After scrolling through fifteen screens filled with similarly thinly disguised marketing ploys interspersed with the occasional informational tweet like the one about the intestinal side effects of bad shellfish, it became apparent that unless I was willing to invest endless hours in building a following and devising ancillary content to trick my followers into buying my books, social networking, at least on Twitter, was not worth the learning curve for me. Then I thought about His Holiness the Dalai Lama, a dude so cool and spiritually enlightened he would never dabble in something as commercial as online marketing.
HHDL, as he affectionately refers to himself in the third person, is on Twitter. He tweets once every two or three days, for a lifetime total of 812 vaguely inspiring messages about things like the importance of affection, the futility of violence and the posting of his latest webcast. He has 4,849,913 followers to date (which seems a bit paltry, given the number of practicing Buddhists in Thailand alone) and follows no one himself, making his Twitter presence more like a platform building exercise than any serious attempt to develop relationships.
Compare HHDL’s stats to those of the highly commercialized Yoko Ono at the opposite end of the Twitter spectrum. She tweets three to fifteen times a day, giving her a much higher tweet count than HHDL, although to be fair, most of her tweets are retweets or picture postings and have a mechanical quality that suggests some form of automation, which doesn’t indicate any actual intent to develop relationships either. At the time of this writing, Yoko has 2,772,660 followers and follows 871,440(!) people herself—including Bob Smith, “just a random guy from a random town”, who joined Twitter 18 hours before I began researching Yoko to promote an app called Rage Of Bahamut.

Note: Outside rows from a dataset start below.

From an optimization exercise on the open Yosys and OpenROAD flow, aimed at small area; shortcuts taken in it are not production practice. The RTL was checked by simulation tests, not by an equivalence proof against the original design. In every run shown here, the design's own scripts or RTL, not TritonCTS, make the clock network. The clock input has no modelled driver; a real chip could not lean on it and would need a root buffer or a full tree. No activity file was given, so power comes from the tool's default toggle rates.

$ cat flow/flow/run.sh
#!/bin/bash
# The standard layout, with these changes to how it is made:
#  - after the standard synthesis, its combinational logic is mapped again
#    for area (ABC: deepsyn, choices, area-recovering mapping); the
#    registers, their names and cell types stay as the synthesis made them
#  - ports are buffered with the smallest buffer (buf_1)
#  - clock tree synthesis inserts no dummy loads, and its tree is then
#    replaced by two clkbuf_16, each driven by the clock port and driving
#    the half of the flip-flops nearest to it (flow/clock_tree.tcl)
#  - after global routing, cells off the critical paths are downsized
# Logs: synth.log, reopt.log (Yosys/ABC), flow.log (make); ORFS's own logs
# stay in orfs/logs.
set -euo pipefail
export BUFFER_PORTS_ARGS="-buffer_cell sky130_fd_sc_hd__buf_1"
export CTS_ARGS="-sink_clustering_enable -repair_clock_nets -dont_use_dummy_load"
export RECOVER_POWER=100
export POST_CTS_TCL=$PWD/flow/clock_tree.tcl

PLAT=$FLOW_HOME/platforms/$FLOW_PLATFORM
LIB=$PLAT/lib/sky130_fd_sc_hd__tt_025C_1v80.lib
RES=$PWD/orfs/results/$FLOW_PLATFORM/timer/base
YOSYS=yosys
[[ -x $FLOW_HOME/../tools/install/yosys/bin/yosys ]] && YOSYS=$FLOW_HOME/../tools/install/yosys/bin/yosys

# 1. standard synthesis only
bash standard.sh "$RES/1_2_yosys.v" > synth.log 2>&1
cp "$RES/1_2_yosys.v" standard_synth.v

# 2. map the combinational logic again; registers are kept as instances
python3 flow/mkcells.py "$LIB" > comb_cells.v
DONT_USE=$(make -s -C "$FLOW_HOME" DESIGN_CONFIG="$PWD/config.mk" WORK_HOME="$PWD/orfs" print-DONT_USE_CELLS 2>/dev/null | sed -n 's/^DONT_USE_CELLS: //p')
DU=""
for c in $DONT_USE; do DU="$DU -dont_use $c"; done
$YOSYS -l reopt.log -p "
read_verilog comb_cells.v
read_liberty -lib -ignore_redef $LIB
read_verilog standard_synth.v
hierarchy -top $FLOW_TOP
flatten
hierarchy -top $FLOW_TOP
techmap
opt -purge
abc -liberty $LIB $DU -script $PWD/flow/reopt.abc
opt_clean -purge
insbuf -buf sky130_fd_sc_hd__buf_1 A X
stat -liberty $LIB
write_verilog -noattr -nohex -nodec reopt.v
" > /dev/null
cp reopt.v "$RES/1_2_yosys.v"

# 3. the rest of the standard layout
bash standard.sh > flow.log 2>&1
$ cat flow/flow/clock_tree.tcl
# Run as ORFS's POST_CTS_TCL hook (the clock buffer type and count are set
# at the end). Replace the clock tree that CTS built with NB buffers of type BUFCELL, all
# driven straight from the clock port, each driving one cluster of nearby
# flip-flops (k-means on the flip-flop positions, started from x-sorted
# groups), placed at its cluster's centre. Every flip-flop sees one buffer.
proc rebuild_clock_tree {bufcell nb} {
  set block [ord::get_db_block]
  set clk_net [$block findNet clk]
  set sinks {}
  set old {}
  foreach inst [$block getInsts] {
    if {[string match clkbuf_* [$inst getName]] || [string match clkload* [$inst getName]]} {
      lappend old $inst
      continue
    }
    foreach it [$inst getITerms] {
      if {[$it getNet] ne "NULL" && [[$it getNet] getSigType] eq "CLOCK" && [$it isInputSignal]} {
        lappend sinks $it
      }
    }
  }
  set oldnets {}
  foreach inst $old {
    foreach it [$inst getITerms] {
      set n [$it getNet]
      if {$n ne "NULL" && $n ne $clk_net && [lsearch $oldnets $n] < 0} { lappend oldnets $n }
      $it disconnect
    }
    odb::dbInst_destroy $inst
  }
  foreach n $oldnets {
    foreach it [$n getITerms] { $it disconnect }
    odb::dbNet_destroy $n
  }
  set pts {}
  foreach it $sinks {
    set b [[$it getInst] getBBox]
    lappend pts [list [expr {([$b xMin]+[$b xMax])/2.0}] [expr {([$b yMin]+[$b yMax])/2.0}] $it]
  }
  set pts [lsort -real -index 0 $pts]
  set n [llength $pts]
  set cs {}
  for {set g 0} {$g < $nb} {incr g} {
    set part [lrange $pts [expr {$g*$n/$nb}] [expr {($g+1)*$n/$nb - 1}]]
    set sx 0; set sy 0
    foreach p $part { set sx [expr {$sx + [lindex $p 0]}]; set sy [expr {$sy + [lindex $p 1]}] }
    lappend cs [list [expr {$sx/[llength $part]}] [expr {$sy/[llength $part]}]]
  }
  for {set iter 0} {$iter < 20} {incr iter} {
    set groups [lrepeat $nb {}]
    foreach p $pts {
      set best 0; set bd 1e30
      for {set g 0} {$g < $nb} {incr g} {
        set c [lindex $cs $g]
        set d [expr {abs([lindex $p 0]-[lindex $c 0]) + abs([lindex $p 1]-[lindex $c 1])}]
        if {$d < $bd} { set bd $d; set best $g }
      }
      lset groups $best [concat [lindex $groups $best] [list $p]]
    }
    set cs {}
    foreach part $groups {
      set sx 0; set sy 0
      foreach p $part { set sx [expr {$sx + [lindex $p 0]}]; set sy [expr {$sy + [lindex $p 1]}] }
      set k [expr {max(1, [llength $part])}]
      lappend cs [list [expr {$sx/$k}] [expr {$sy/$k}]]
    }
  }
  set master [[ord::get_db] findMaster $bufcell]
  for {set g 0} {$g < $nb} {incr g} {
    set part [lindex $groups $g]
    if {[llength $part] == 0} continue
    set buf [odb::dbInst_create $block $master clkbuf_root_$g]
    set net [odb::dbNet_create $block clknet_root_$g]
    $net setSigType CLOCK
    [$buf findITerm A] connect $clk_net
    [$buf findITerm X] connect $net
    foreach p $part { [lindex $p 2] connect $net }
    set c [lindex $cs $g]
    $buf setLocation [expr {int([lindex $c 0])}] [expr {int([lindex $c 1])}]
    $buf setPlacementStatus PLACED
  }
}

rebuild_clock_tree sky130_fd_sc_hd__clkbuf_16 2
detailed_placement
estimate_parasitics -placement
report_clock_skew
$ cat flow/flow/mkcells.py
# Writes a Verilog model of every combinational cell of a liberty file (its
# output functions as assigns), so that Yosys can take mapped logic apart.
import re, sys
lib = open(sys.argv[1]).read()
for c in re.split(r'\n\s*cell\s*\(', lib)[1:]:
    name = c.split(')')[0].strip().strip('"')
    if re.search(r'\bff\s*\(|\blatch\s*\(|statetable', c):
        continue
    ins, outs = [], []
    for pin, body in re.findall(r'pin\s*\(\s*"?(\w+)"?\s*\)\s*\{(.*?)\n\s{8}\}', c, re.S):
        d = re.search(r'direction\s*:\s*"?(\w+)"?', body)
        if not d:
            continue
        if d.group(1) == 'input':
            ins.append(pin)
        elif d.group(1) == 'output':
            f = re.search(r'function\s*:\s*"([^"]*)"', body)
            if f:
                outs.append((pin, f.group(1)))
    if not outs:
        continue
    print(f"module {name}({', '.join(ins + [o for o, _ in outs])});")
    for i in ins:
        print(f"  input {i};")
    for o, f in outs:
        e = re.sub(r'\)\s+\(', ') & (', f.replace('!', '~'))
        print(f"  output {o};\n  assign {o} = {e};")
    print("endmodule")
$ cat flow/flow/reopt.abc
strash
&get -n
&st
&deepsyn -T 20
&dch
&nf -R 1000
&put
$ cat flow/standard.sh
#!/bin/bash
# synth_recipe.tcl (not shown) runs the flow's synth.tcl, then flattens the netlist and writes it again
# the make line also repeats each setting of config.mk as NAME=value (left out here)
make -C /OpenROAD-flow-scripts/flow DESIGN_CONFIG=/design/flow/config.mk WORK_HOME=/design/flow/orfs CLKGATE_MAP_FILE= SYNTH_SCRIPT=/design/flow/synth_recipe.tcl "${@:-finish}"
$ cat flow/config.mk
export PLATFORM = sky130hd
export DESIGN_NAME = timer
export DESIGN_NICKNAME = timer
export VERILOG_FILES = /design/flow/design.v
export SDC_FILE = /design/flow/constraint.sdc
export NUM_CORES = 4
export LEC_CHECK = 0
export CAP_MARGIN = 20
export CORE_MARGIN = 2
export CORE_UTILIZATION = 70
export PLACE_DENSITY = 0.85
export SLEW_MARGIN = 20
$ cat flow/constraint.sdc
create_clock -name core_clock -period 10.0 [get_ports {clk}]
set_input_delay 2.0000 -clock core_clock [delete_from_list [all_inputs] [get_ports {clk}]]
set_output_delay 2.0000 -clock core_clock [all_outputs]
set_load 0.01 [all_outputs]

Here are my conclusions about social networking so far:
1.    The name is misleading.
2.    It is a lousy informational tool for me because I haven’t the patience scroll through pages of cryptic marketing tweets for the occasional gem of advice.
3.    It is a lousy marketing tool for me because I haven’t the patience to follow thousands of people in the hopes they will follow me back, then develop ancillary material to convince them to buy one of my books. 
To my mind the only tweeter worth emulating is the Dalai Lama. One obscure tweet every two or three days? No problem. I can handle that. Now all I need is a topic to pontificate on.
What was that you said? Motivation? Oh yeah. That too.